Please remember that there is a desperate shortage of hotel rooms in our major cities but despite this nobody wants to stay in government hotels because they are so bad.

Centaur hotels

It was against this background that Shourie as Disinvestment Minister in the last government decided to sell the two Centaur hotels in Mumbai. Independent assessors were brought in to value the hotels and in the case of the Juhu Centaur a reserve price of Rs 1 crore and 60 lakhs was decided. When bids were opened in September 2001 it was found that there was only one bidder. A company called Tulip, headed by Ajit Kerkar, former boss of the Taj group of hotels.

Tulip bid Rs 153 crores for the hotel and since it was the only bidder and its offer was considerably more than the reserve price the hotel was sold.

When Kerkar could not come up with the deposit of Rs 5 crores in the first month he was told he would forfeit the money.

He pleaded for a bit more time and offered to raise the deposit to Rs 15 crores.

When his guarantee was found to be defective the deal was nearly cancelled until he brought letters from the Indian banks who were backing him.

Unsatisfied even with this assurance Shourie demanded that the heads of the banks meet him in person. Only then was the hotel sold.

After this what happens is surely not the business of government any more but Shourie has been questioned by TV anchors endlessly over why he did not realise that the hotel could be sold for more.

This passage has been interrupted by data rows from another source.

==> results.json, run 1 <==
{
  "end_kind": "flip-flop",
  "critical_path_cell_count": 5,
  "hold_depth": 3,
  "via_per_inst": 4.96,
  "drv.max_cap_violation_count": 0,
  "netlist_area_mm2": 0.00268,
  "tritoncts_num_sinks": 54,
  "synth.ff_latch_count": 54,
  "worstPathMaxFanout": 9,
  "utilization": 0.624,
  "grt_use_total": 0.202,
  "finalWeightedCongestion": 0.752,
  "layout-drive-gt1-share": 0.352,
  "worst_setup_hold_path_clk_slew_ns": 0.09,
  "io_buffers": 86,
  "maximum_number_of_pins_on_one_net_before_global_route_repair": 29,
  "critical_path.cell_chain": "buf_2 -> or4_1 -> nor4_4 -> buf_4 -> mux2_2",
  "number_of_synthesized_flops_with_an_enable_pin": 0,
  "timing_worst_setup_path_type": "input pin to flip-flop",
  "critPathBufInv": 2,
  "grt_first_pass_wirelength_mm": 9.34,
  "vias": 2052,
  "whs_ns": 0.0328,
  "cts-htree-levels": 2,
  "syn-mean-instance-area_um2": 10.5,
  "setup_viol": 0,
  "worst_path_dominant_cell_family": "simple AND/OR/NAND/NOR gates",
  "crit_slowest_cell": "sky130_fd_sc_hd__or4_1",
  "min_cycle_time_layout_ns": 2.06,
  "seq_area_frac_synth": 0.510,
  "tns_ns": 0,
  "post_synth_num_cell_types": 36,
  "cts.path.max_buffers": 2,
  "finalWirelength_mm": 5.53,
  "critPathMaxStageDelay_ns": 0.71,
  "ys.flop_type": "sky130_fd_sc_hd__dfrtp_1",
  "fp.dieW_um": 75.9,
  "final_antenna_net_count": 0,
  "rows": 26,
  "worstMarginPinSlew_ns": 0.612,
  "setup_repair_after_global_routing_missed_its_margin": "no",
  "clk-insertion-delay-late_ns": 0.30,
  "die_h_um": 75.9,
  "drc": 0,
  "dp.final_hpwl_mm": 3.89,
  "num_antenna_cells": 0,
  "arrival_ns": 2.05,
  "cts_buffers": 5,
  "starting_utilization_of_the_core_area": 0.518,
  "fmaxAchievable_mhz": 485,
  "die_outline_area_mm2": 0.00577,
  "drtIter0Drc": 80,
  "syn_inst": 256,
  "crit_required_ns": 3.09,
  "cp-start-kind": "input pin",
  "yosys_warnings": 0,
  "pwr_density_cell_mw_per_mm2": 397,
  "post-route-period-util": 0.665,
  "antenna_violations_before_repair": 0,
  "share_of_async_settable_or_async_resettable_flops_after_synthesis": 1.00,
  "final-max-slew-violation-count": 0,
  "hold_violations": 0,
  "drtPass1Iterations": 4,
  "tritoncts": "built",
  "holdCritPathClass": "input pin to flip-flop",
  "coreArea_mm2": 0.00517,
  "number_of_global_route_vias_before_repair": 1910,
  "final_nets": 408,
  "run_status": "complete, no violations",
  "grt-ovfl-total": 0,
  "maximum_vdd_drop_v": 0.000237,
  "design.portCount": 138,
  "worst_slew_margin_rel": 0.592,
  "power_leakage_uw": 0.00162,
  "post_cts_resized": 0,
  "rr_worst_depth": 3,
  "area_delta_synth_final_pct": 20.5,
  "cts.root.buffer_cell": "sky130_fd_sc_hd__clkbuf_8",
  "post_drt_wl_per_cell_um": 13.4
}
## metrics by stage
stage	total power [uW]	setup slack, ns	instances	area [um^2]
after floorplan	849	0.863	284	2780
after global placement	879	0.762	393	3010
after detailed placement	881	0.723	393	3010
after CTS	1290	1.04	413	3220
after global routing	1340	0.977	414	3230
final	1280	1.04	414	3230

And, from the ever vocal communist leader, Gurudas Dasgupta we hear that those who ‘squandered government money should be nailed’.

Leftist angle

Personally, I like this idea very much but can we begin with Marxists and lefties like Dasgupta who have forced us to ‘squander’ hundreds of thousands of crores trying to revive government companies that account for only a few thousand government jobs.

Shourie calculates that in the past four years revival packages accounted for Rs 45,000 crores.

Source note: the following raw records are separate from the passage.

$ cat src/include/ctsw_pkg.sv
`default_nettype none
package ctsw_pkg;
    // ----------------------------------------------------------------
    // Register port and word indices
    // ----------------------------------------------------------------
    localparam int          DW             = 32;
    localparam int          AW             = 6;
    localparam logic [5:0]  ADR_CTICK_CTRL = 6'h00;
    localparam logic [5:0]  ADR_CTICK_CNT  = 6'h01;
    localparam logic [5:0]  ADR_FTICK      = 6'h02;
    localparam logic [5:0]  ADR_PLL        = 6'h03;
    localparam logic [5:0]  ADR_DBL        = 6'h04;
    localparam logic [5:0]  ADR_MAIN_OSC   = 6'h05;
    localparam logic [5:0]  ADR_DIV_BASE   = 6'h08;
    // ----------------------------------------------------------------
    // Field positions
    // ----------------------------------------------------------------
    localparam int CT_CLR_BIT   = 0;
    localparam int CT_INTEN_BIT = 1;
    localparam int CT_WAKE_BIT  = 2;
    localparam int CT_TAP_LSB   = 4;
    localparam int FT_INTEN_BIT = 8;
    localparam int FT_CNT_LSB   = 16;
    localparam int PLL_LOCK_BIT = 16;
    localparam int DBL_RDY_BIT  = 3;
    localparam int MO_USB_BIT   = 3;
    localparam int MO_TRIM_LSB  = 8;
    localparam int DIV_SRC_LSB  = 16;
    // ----------------------------------------------------------------
    // Sizes
    // ----------------------------------------------------------------
    localparam int NUM_DIV   = 14;
    localparam int BUS_IDX   = 12;
    localparam int CPU_IDX   = 13;
    localparam int CPU_DIV_W = 4;
    localparam int DIV_W     = 16;
    localparam int CTICK_W   = 13;
    localparam int FTICK_W   = 5;
    localparam int NUM_FREQ  = 6;
    // ----------------------------------------------------------------
    // Timing
    // ----------------------------------------------------------------
    localparam int CLK_NS        = 8;
    localparam int LS_HALF_NS    = 5000;
    localparam int LS_HALF_CYC   = LS_HALF_NS / CLK_NS;
    localparam int THIRD_HALVES  = 3;
    localparam int SLOW_HALVES   = 100;
    localparam int PLL_LOCK_NS   = 250000;
    localparam int PLL_LOCK_CYC  = PLL_LOCK_NS / CLK_NS;
    localparam int DBL_START_NS  = 1000;
    localparam int DBL_START_CYC = DBL_START_NS / CLK_NS;
    localparam int WATCH_DIV     = 32768;
    // ----------------------------------------------------------------
    // Reset values
    // ----------------------------------------------------------------
    localparam logic [3:0]  CT_TAP_RST    = 4'h0;
    localparam logic [4:0]  FT_TC_RST     = 5'h1F;
    localparam logic [2:0]  MO_FREQ_RST   = 3'h0;
    localparam logic [15:0] DIV_RATIO_RST = 16'h0001;
    // Factory trims per frequency step; values are arbitrary
    localparam logic [7:0] MAIN_TRIM [NUM_FREQ] = '{8'h80, 8'h84, 8'h88, 8'h8C, 8'h90, 8'h94};

    typedef enum logic [1:0] {
        PLL_OFF    = 2'b00,
        PLL_ACQ    = 2'b01,
        PLL_LOCKED = 2'b10
    } ctsw_pll_state_type;

    typedef struct packed {
        logic        en;
        logic [1:0]  ref_sel;
        logic [5:0]  fb_div;
        logic [5:0]  in_div;
    } ctsw_pll_cfg_type;

    typedef struct packed {
        logic [2:0]  src;
        logic [15:0] ratio;
    } ctsw_div_cfg_type;
endpackage
`default_nettype wire

$ cat src/rtl/ctsw_top.sv
// Decided for this implementation: the address-and-strobe port and the register addresses.
`timescale 1ns/10ps
`default_nettype none
module ctsw_top #(
    parameter int PLL_LOCK_CYC = ctsw_pkg::PLL_LOCK_CYC,
    parameter int LS_HALF_CYC  = ctsw_pkg::LS_HALF_CYC
) (
    input  wire logic                        sys_clk_i,
    input  wire logic                        srst_i,
    input  wire logic [ctsw_pkg::AW-1:0]     addr_i,
    input  wire logic [ctsw_pkg::DW-1:0]     wdata_i,
    input  wire logic                        wr_i,
    input  wire logic                        rd_i,
    output logic      [ctsw_pkg::DW-1:0]     rdata_o,
    input  wire logic                        hibernate_i,
    input  wire logic                        debug_halt_i,
    input  wire logic [7:0]                  src_tick_i,
    input  wire logic                        usb_trim_up_i,
    input  wire logic                        usb_trim_dn_i,
    input  wire logic                        watch_tick_i,
    output logic                             slow_tick_clock_o,
    output logic                             third_rate_clock_o,
    output logic                             low_power_master_clock_o,
    output logic                             ctick_int_o,
    output logic                             ctick_wake_o,
    output logic                             ftick_int_o,
    output ctsw_pkg::ctsw_pll_cfg_type       pll_cfg_o,
    output logic                             pll_lock_o,
    output logic                             pll_out_valid_o,
    output logic                             dbl_en_o,
    output logic      [1:0]                  dbl_src_o,
    output logic                             dbl_ready_o,
    output logic      [2:0]                  main_osc_freq_o,
    output logic      [7:0]                  main_osc_trim_o,
    output logic                             sleep_tick_o,
    output logic                             rtc_sec_o,
    output logic      [ctsw_pkg::NUM_DIV-1:0] div_clk_o
);
    localparam int PW = $clog2(LS_HALF_CYC + 1);
    localparam int LW = $clog2(PLL_LOCK_CYC + 1);
    localparam int CW = ctsw_pkg::CTICK_W;
    localparam int FW = ctsw_pkg::FTICK_W;

    // ----------------------------------------------------------------
    // Register decode
    // ----------------------------------------------------------------
    wire logic wr_ct  = wr_i && (addr_i == ctsw_pkg::ADR_CTICK_CTRL);
    wire logic wr_ft  = wr_i && (addr_i == ctsw_pkg::ADR_FTICK);
    wire logic wr_pll = wr_i && (addr_i == ctsw_pkg::ADR_PLL);
    wire logic wr_dbl = wr_i && (addr_i == ctsw_pkg::ADR_DBL);
    wire logic wr_mo  = wr_i && (addr_i == ctsw_pkg::ADR_MAIN_OSC);

    // ----------------------------------------------------------------
    // Low-speed oscillator taps
    // ----------------------------------------------------------------
    logic [PW-1:0] pre_reg;
    logic [1:0]    third_cnt_reg;
    logic [6:0]    slow_cnt_reg;
    logic          lp_clk_reg;
    logic          third_clk_reg;
    logic          slow_clk_reg;

    wire logic half_tick = (pre_reg == PW'(LS_HALF_CYC - 1));
    wire logic tick_100k = half_tick && !lp_clk_reg;
    wire logic third_wrap = half_tick && (third_cnt_reg == 2'(ctsw_pkg::THIRD_HALVES - 1));
    wire logic slow_wrap = half_tick && (slow_cnt_reg == 7'(ctsw_pkg::SLOW_HALVES - 1));
    wire logic tick_1k = slow_wrap && !slow_clk_reg;

    always_ff @(posedge sys_clk_i) begin
        if (srst_i) begin
            pre_reg       <= '0;
            third_cnt_reg <= 2'h0;
            slow_cnt_reg  <= 7'h00;
            lp_clk_reg    <= 1'b0;
            third_clk_reg <= 1'b0;
            slow_clk_reg  <= 1'b0;
        end else begin
            pre_reg <= half_tick ? '0 : pre_reg + PW'(1);
            if (half_tick) begin
                lp_clk_reg    <= !lp_clk_reg;
                third_cnt_reg <= third_wrap ? 2'h0 : third_cnt_reg + 2'h1;
                slow_cnt_reg  <= slow_wrap ? 7'h00 : slow_cnt_reg + 7'h01;
            end
            // Toggle every third half period: 33 kHz at even duty
            if (third_wrap) begin
                third_clk_reg <= !third_clk_reg;
            end
            if (slow_wrap) begin
                slow_clk_reg <= !slow_clk_reg;
            end
        end
    end

    assign low_power_master_clock_o = lp_clk_reg;
    assign third_rate_clock_o       = third_clk_reg;
    assign slow_tick_clock_o        = slow_clk_reg;

    // ----------------------------------------------------------------
    // Central tick counter
    // ----------------------------------------------------------------
    logic [CW-1:0] ctick_reg;
    logic [3:0]    ctick_tap_reg;
    logic          ctick_inten_reg;
    logic          ctick_wake_reg;
    logic          ctick_int_reg;
    logic          ctick_wk_reg;

    wire logic ctick_run = !hibernate_i && !debug_halt_i;
    wire logic ctick_clr = wr_ct && wdata_i[ctsw_pkg::CT_CLR_BIT];
    wire logic ctick_adv = tick_1k && ctick_run && !ctick_clr;
    wire logic [CW-1:0] ctick_inc = ctick_reg + CW'(1);
    wire logic [CW:0] tap_one = (CW+1)'(1) << ctick_tap_reg;
    wire logic [CW-1:0] tap_mask = CW'(tap_one - (CW+1)'(1));
    wire logic ctick_evt = ctick_adv && ((ctick_inc & tap_mask) == '0);

    always_ff @(posedge sys_clk_i) begin
        if (srst_i) begin
            ctick_reg       <= '0;
            ctick_tap_reg   <= ctsw_pkg::CT_TAP_RST;
            ctick_inten_reg <= 1'b0;
            ctick_wake_reg  <= 1'b0;
            ctick_int_reg   <= 1'b0;
            ctick_wk_reg    <= 1'b0;
        end else begin
            if (ctick_clr) begin
                ctick_reg <= '0;
            end else if (ctick_adv) begin
                ctick_reg <= ctick_inc;
            end
            if (wr_ct) begin
                ctick_inten_reg <= wdata_i[ctsw_pkg::CT_INTEN_BIT];
                ctick_wake_reg  <= wdata_i[ctsw_pkg::CT_WAKE_BIT];
                ctick_tap_reg   <= wdata_i[ctsw_pkg::CT_TAP_LSB +: 4];
            end
            ctick_int_reg <= ctick_evt && ctick_inten_reg;
            ctick_wk_reg  <= ctick_evt && ctick_wake_reg;
        end
    end

    assign ctick_int_o  = ctick_int_reg;
    assign ctick_wake_o = ctick_wk_reg;

    // ----------------------------------------------------------------
    // Fast tick counter
    // ----------------------------------------------------------------
    logic [FW-1:0] ftick_reg;
    logic [FW-1:0] ftick_tc_reg;
    logic          ftick_inten_reg;
    logic          ftick_int_reg;

    // Compare with >= so a lowered terminal count never runs away
    wire logic ftick_term = (ftick_reg >= ftick_tc_reg);

    always_ff @(posedge sys_clk_i) begin
        if (srst_i) begin
            ftick_reg       <= '0;
            ftick_tc_reg    <= ctsw_pkg::FT_TC_RST;
            ftick_inten_reg <= 1'b0;
            ftick_int_reg   <= 1'b0;
        end else begin
            if (tick_100k) begin
                ftick_reg <= ftick_term ? '0 : ftick_reg + FW'(1);
            end
            if (wr_ft) begin
                ftick_tc_reg    <= wdata_i[FW-1:0];
                ftick_inten_reg <= wdata_i[ctsw_pkg::FT_INTEN_BIT];
            end
            ftick_int_reg <= tick_100k && ftick_term && ftick_inten_reg;
        end
    end

    assign ftick_int_o = ftick_int_reg;

    // ----------------------------------------------------------------
    // Frequency synthesiser control
    // ----------------------------------------------------------------
    ctsw_pkg::ctsw_pll_cfg_type   pll_cfg_reg;
    ctsw_pkg::ctsw_pll_state_type pll_state_reg;
    ctsw_pkg::ctsw_pll_state_type pll_state_next;
    logic [LW-1:0]                pll_cnt_reg;

    wire ctsw_pkg::ctsw_pll_cfg_type pll_wcfg = wdata_i[14:0];
    wire logic pll_done = (pll_cnt_reg == LW'(PLL_LOCK_CYC - 1));

    // A config write with en set restarts acquisition; firmware turns it off
    // before low-power entry, which simply lands in the off state.
    always_comb begin
        pll_state_next = pll_state_reg;
        unique case (pll_state_reg)
            ctsw_pkg::PLL_OFF:    pll_state_next = pll_state_reg;
            ctsw_pkg::PLL_ACQ:    if (pll_done) pll_state_next = ctsw_pkg::PLL_LOCKED;
            ctsw_pkg::PLL_LOCKED: pll_state_next = pll_state_reg;
            default:              pll_state_next = ctsw_pkg::PLL_OFF;
        endcase
        if (wr_pll) begin
            pll_state_next = pll_wcfg.en ? ctsw_pkg::PLL_ACQ : ctsw_pkg::PLL_OFF;
        end
    end

    always_ff @(posedge sys_clk_i) begin
        if (srst_i) begin
            pll_cfg_reg   <= '0;
            pll_state_reg <= ctsw_pkg::PLL_OFF;
            pll_cnt_reg   <= '0;
        end else begin
            if (wr_pll) begin
                pll_cfg_reg <= pll_wcfg;
            end
            pll_state_reg <= pll_state_next;
            if (wr_pll || pll_state_reg != ctsw_pkg::PLL_ACQ) begin
                pll_cnt_reg <= '0;
            end else if (!pll_done) begin
                pll_cnt_reg <= pll_cnt_reg + LW'(1);
            end
        end
    end

    assign pll_cfg_o       = pll_cfg_reg;
    assign pll_lock_o      = (pll_state_reg == ctsw_pkg::PLL_LOCKED);
    assign pll_out_valid_o = pll_lock_o;

    // ----------------------------------------------------------------
    // Doubler and main oscillator
    // ----------------------------------------------------------------
    logic       dbl_en_reg;
    logic [1:0] dbl_src_reg;
    logic [7:0] dbl_cnt_reg;
    logic [2:0] mo_freq_reg;
    logic       mo_usb_reg;
    logic [7:0] mo_trim_reg;

    wire logic dbl_rdy = (dbl_cnt_reg == 8'(ctsw_pkg::DBL_START_CYC));
    wire logic [2:0] mo_wfreq = (wdata_i[2:0] > 3'(ctsw_pkg::NUM_FREQ - 1))
                              ? 3'(ctsw_pkg::NUM_FREQ - 1) : wdata_i[2:0];
    wire logic trim_up = mo_usb_reg && usb_trim_up_i && (mo_trim_reg != 8'hFF);
    wire logic trim_dn = mo_usb_reg && usb_trim_dn_i && (mo_trim_reg != 8'h00);

    always_ff @(posedge sys_clk_i) begin
        if (srst_i) begin
            dbl_en_reg  <= 1'b0;
            dbl_src_reg <= 2'h0;
            dbl_cnt_reg <= 8'h00;
            mo_freq_reg <= ctsw_pkg::MO_FREQ_RST;
            mo_usb_reg  <= 1'b0;
            mo_trim_reg <= ctsw_pkg::MAIN_TRIM[0];
        end else begin
            if (wr_dbl) begin
                dbl_en_reg  <= wdata_i[0];
                dbl_src_reg <= wdata_i[2:1];
            end
            if (wr_dbl || !dbl_en_reg) begin
                dbl_cnt_reg <= 8'h00;
            end else if (!dbl_rdy) begin
                dbl_cnt_reg <= dbl_cnt_reg + 8'h01;
            end
            if (wr_mo) begin
                mo_freq_reg <= mo_wfreq;
                mo_usb_reg  <= wdata_i[ctsw_pkg::MO_USB_BIT];
                mo_trim_reg <= ctsw_pkg::MAIN_TRIM[mo_wfreq];
            end else if (trim_up && !trim_dn) begin
                mo_trim_reg <= mo_trim_reg + 8'h01;
            end else if (trim_dn && !trim_up) begin
                mo_trim_reg <= mo_trim_reg - 8'h01;
            end
        end
    end

    assign dbl_en_o        = dbl_en_reg;
    assign dbl_src_o       = dbl_src_reg;
    assign dbl_ready_o     = dbl_en_reg && dbl_rdy;
    assign main_osc_freq_o = mo_freq_reg;
    assign main_osc_trim_o = mo_trim_reg;

    // ----------------------------------------------------------------
    // Watch crystal second tick
    // ----------------------------------------------------------------
    logic [14:0] watch_cnt_reg;
    logic        sleep_tick_reg;
    logic        rtc_sec_reg;

    wire logic watch_wrap = watch_tick_i && (watch_cnt_reg == 15'(ctsw_pkg::WATCH_DIV - 1));

    always_ff @(posedge sys_clk_i) begin
        if (srst_i) begin
            watch_cnt_reg  <= 15'h0000;
            sleep_tick_reg <= 1'b0;
            rtc_sec_reg    <= 1'b0;
        end else begin
            if (watch_tick_i) begin
                watch_cnt_reg <= watch_cnt_reg + 15'h0001;
            end
            sleep_tick_reg <= watch_tick_i;
            rtc_sec_reg    <= watch_wrap;
        end
    end

    assign sleep_tick_o = sleep_tick_reg;
    assign rtc_sec_o    = rtc_sec_reg;

    // ----------------------------------------------------------------
    // Clock dividers
    // ----------------------------------------------------------------
    ctsw_pkg::ctsw_div_cfg_type div_cfg_reg [ctsw_pkg::NUM_DIV];
    logic [15:0]                div_rd      [ctsw_pkg::NUM_DIV];

    genvar gi;
    generate
        for (gi = 0; gi < ctsw_pkg::NUM_DIV; gi++) begin : g_div
            logic [15:0] cnt_reg;
            logic        clk_reg;
            wire logic   wr_d = wr_i && (addr_i == ctsw_pkg::ADR_DIV_BASE + 6'(gi));
            // CPU divider keeps only its low nibble; code 0 acts as 1
            wire logic [15:0] raw = (gi == ctsw_pkg::CPU_IDX)
                ? {12'h000, div_cfg_reg[gi].ratio[ctsw_pkg::CPU_DIV_W-1:0]}
                : div_cfg_reg[gi].ratio;
            wire logic [15:0] last = (raw == 16'h0000) ? 16'h0001 : raw;
            wire logic [16:0] half = (17'(last) + 17'h00001) >> 1;
            wire logic        stb  = src_tick_i[div_cfg_reg[gi].src];
            wire logic [15:0] nxt  = (cnt_reg >= last) ? 16'h0000 : cnt_reg + 16'h0001;

            always_ff @(posedge sys_clk_i) begin
                if (srst_i) begin
                    div_cfg_reg[gi] <= '{src: 3'h0, ratio: ctsw_pkg::DIV_RATIO_RST};
                    cnt_reg         <= 16'h0000;
                    clk_reg         <= 1'b0;
                end else begin
                    if (wr_d) begin
                        div_cfg_reg[gi] <= wdata_i[18:0];
                    end
                    if (stb) begin
                        cnt_reg <= nxt;
                        clk_reg <= (17'(nxt) < half);
                    end
                end
            end

            assign div_clk_o[gi] = clk_reg;
            assign div_rd[gi]    = raw;
        end
    endgenerate

    // ----------------------------------------------------------------
    // Read mux
    // ----------------------------------------------------------------
    logic [ctsw_pkg::DW-1:0] rdata_next;
    logic [ctsw_pkg::DW-1:0] rdata_reg;

    wire logic [5:0] div_idx = addr_i - ctsw_pkg::ADR_DIV_BASE;
    wire logic div_hit = (addr_i >= ctsw_pkg::ADR_DIV_BASE)
                      && (div_idx < 6'(ctsw_pkg::NUM_DIV));

    always_comb begin
        rdata_next = '0;
        if (div_hit) begin
            rdata_next[15:0] = div_rd[4'(div_idx)];
            rdata_next[ctsw_pkg::DIV_SRC_LSB +: 3] = div_cfg_reg[4'(div_idx)].src;
        end else begin
            unique case (addr_i)
                ctsw_pkg::ADR_CTICK_CTRL: begin
                    rdata_next[ctsw_pkg::CT_INTEN_BIT]    = ctick_inten_reg;
                    rdata_next[ctsw_pkg::CT_WAKE_BIT]     = ctick_wake_reg;
                    rdata_next[ctsw_pkg::CT_TAP_LSB +: 4] = ctick_tap_reg;
                end
                ctsw_pkg::ADR_CTICK_CNT: rdata_next[CW-1:0] = ctick_reg;
                ctsw_pkg::ADR_FTICK: begin
                    rdata_next[FW-1:0]                     = ftick_tc_reg;
                    rdata_next[ctsw_pkg::FT_INTEN_BIT]     = ftick_inten_reg;
                    rdata_next[ctsw_pkg::FT_CNT_LSB +: FW] = ftick_reg;
                end
                ctsw_pkg::ADR_PLL: begin
                    rdata_next[14:0]                   = pll_cfg_reg;
                    rdata_next[ctsw_pkg::PLL_LOCK_BIT] = pll_lock_o;
                end
                ctsw_pkg::ADR_DBL: begin
                    rdata_next[2:0]                   = {dbl_src_reg, dbl_en_reg};
                    rdata_next[ctsw_pkg::DBL_RDY_BIT] = dbl_ready_o;
                end
                ctsw_pkg::ADR_MAIN_OSC: begin
                    rdata_next[2:0]                        = mo_freq_reg;
                    rdata_next[ctsw_pkg::MO_USB_BIT]       = mo_usb_reg;
                    rdata_next[ctsw_pkg::MO_TRIM_LSB +: 8] = mo_trim_reg;
                end
                default: rdata_next = '0;
            endcase
        end
    end

    always_ff @(posedge sys_clk_i) begin
        if (srst_i) begin
            rdata_reg <= '0;
        end else begin
            rdata_reg <= rd_i ? rdata_next : '0;
        end
    end

    assign rdata_o = rdata_reg;
endmodule
`default_nettype wire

Count from Independence and we come up with vast amounts of taxpayers’ money that has gone down the drain.

Privatisation, or disinvestment to use the Indian euphemism, is not an option it is a necessity.

We cannot afford to spend money on a public sector that gives us less than 1% returns on our money. One of the people who agreed with this was P Chidambaram.

When he was Finance Minister under Deve Gowda I remember well an interview I did with him in which he explained that the public sector in Nehruvian dreamtime had been planned as something that would give the government the financial strength to invest in hospitals, roads, power plants, schools.

He admitted, although he is unlikely to admit it now, that the idea had failed.

Ironically, the Marxists who are the Sonia-Manmohan government’s life support also know that privatisation is the only way to save the money we desperately need for other things.

Secret wish

They approve of privatisation in West Bengal and China but object to it in Delhi because, in the humble view of your ever humble columnist, they secretly want all ‘bourgeois’ governments to fail.

Only if this happens do they think they have a chance of ruling India.

Frankly, what is a huge disappointment is the CAG report’s comments on the sale of the Centaur Hotels. It shows a frightening lack of comprehension and the worrying thing is that if there is incomprehension in something as simple as the sale of a couple of hotels how much more incomprehension there must be when it comes to complicated defence deals.

Constitutional right

At a time when the credentials of constitutional institutions like the Election Commission are being questioned by cabinet ministers I do not want to add my voice to the chorus but it is hard not to point out that the CAG needs to do a little more homework and tell us how much money we have wasted in the past fifty years on the public sector.

It would be more useful than nit-picking over a few small deals.